Now, state lawmakers have the opportunity to pass negotiated open government measures to improve the Public Information Act and restore its strength, for the benefit of all Texans.

The Texas Senate took a stand last week by overwhelmingly approving House Bill 2328 and amending it to include transparency bills that had stalled in a House committee. The anchor legislation by Rep. Eddie Lucio III, D-Brownsville, providing quicker access to public information, was sponsored in the Senate by Sen. Kirk Watson, D-Austin.

Open government is a bipartisan issue, and Watson successfully urged fellow senators to include in the legislation other bills by Republican Reps. Todd Hunter of Corpus Christi and Giovanni Capriglione of Southlake, as well as bills Watson pushed.

It’s critical that the Texas House of Representatives join this effort to save open government by concurring with Senate amendments to the Lucio legislation.

The provisions would repair damage to the Public Information Act done by two Texas Supreme Court decisions in 2015.

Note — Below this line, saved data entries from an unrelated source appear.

**config.mk**
```make
export PLATFORM = sky130hd
export DESIGN_NAME = stage_sequencer
export DESIGN_NICKNAME = d
export VERILOG_FILES = /design/src/rtl/pillar_pkg.sv /design/src/rtl/stage_next_sel.sv /design/src/rtl/stage_sequencer.sv
export SDC_FILE = /design/constraint.sdc
export NUM_CORES = 1
export LEC_CHECK = 0
export CORE_MARGIN = 2
export CORE_UTILIZATION = 53
export CTS_CLUSTER_SIZE = 24
export DETAILED_ROUTE_END_ITERATION = 8
export GPL_TIMING_DRIVEN = 0
export PLACE_DENSITY_LB_ADDON = 0.12
export SYNTH_ARGS = -nofsm -noshare
export SYNTH_HDL_FRONTEND = slang
export SYNTH_SLANG_ARGS = --single-unit
```
**constraint.sdc**
```tcl
create_clock -name clk -period 5.98 [get_ports clk]
set_input_delay 1.794 -clock clk [delete_from_list [all_inputs] [get_ports clk]]
set_output_delay 1.794 -clock clk [all_outputs]
set_load 0.1 [all_outputs]
```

A ruling known as the “Boeing decision” closes public access to many government contracts with private businesses. In some cases, it has become impossible to see how taxpayer money is spent on items such as contracted school services or even how much total money is spent on a contract, as in the case of singer Enrique Iglesias, hired by the city of McAllen to perform at a holiday event. The court ruling allows closure of those records.

The court’s ruling in the Greater Houston Partnership case closes off financial information about certain nonprofits that are funded by government and acting essentially as an arm of government.

A well-organized business contingent at the Capitol is lobbying to make sure these court decisions stand and to block the legislation to fix them, originally introduced by Watson and Capriglione. Texans who care about openness must speak up to their local lawmakers to counter this powerful force.

HB 2328 also includes measures by Hunter to give the public improved access to government records kept in officials’ private email accounts and to dates of birth in many government records.

A regional appeals court placed dates of birth off-limits, but birthdates are necessary in accurate news reporting on criminal justice matters and in the public’s vetting of candidates for elected office. Banks, background check companies and other businesses also need access to dates of birth in public records.

The updated Lucio legislation includes a requirement for governmental entities to tell a Public Information Act requester if there are no records responsive to the request or if documents can be withheld based on a previous attorney general ruling. This seems like common sense — and it often happens already, but it’s not required by law, so not every government does it.

This important bundle of bills serves all Texans and plugs holes in the Public Information Act, a law long known as one of the strongest of its kind in the nation that was born in the early 1970s amid a state scandal.

The Texas House of Representatives has the opportunity to uphold this modern-day tradition of openness and protect the public’s right to know.

Texans must speak out — and let it be known we expect no less.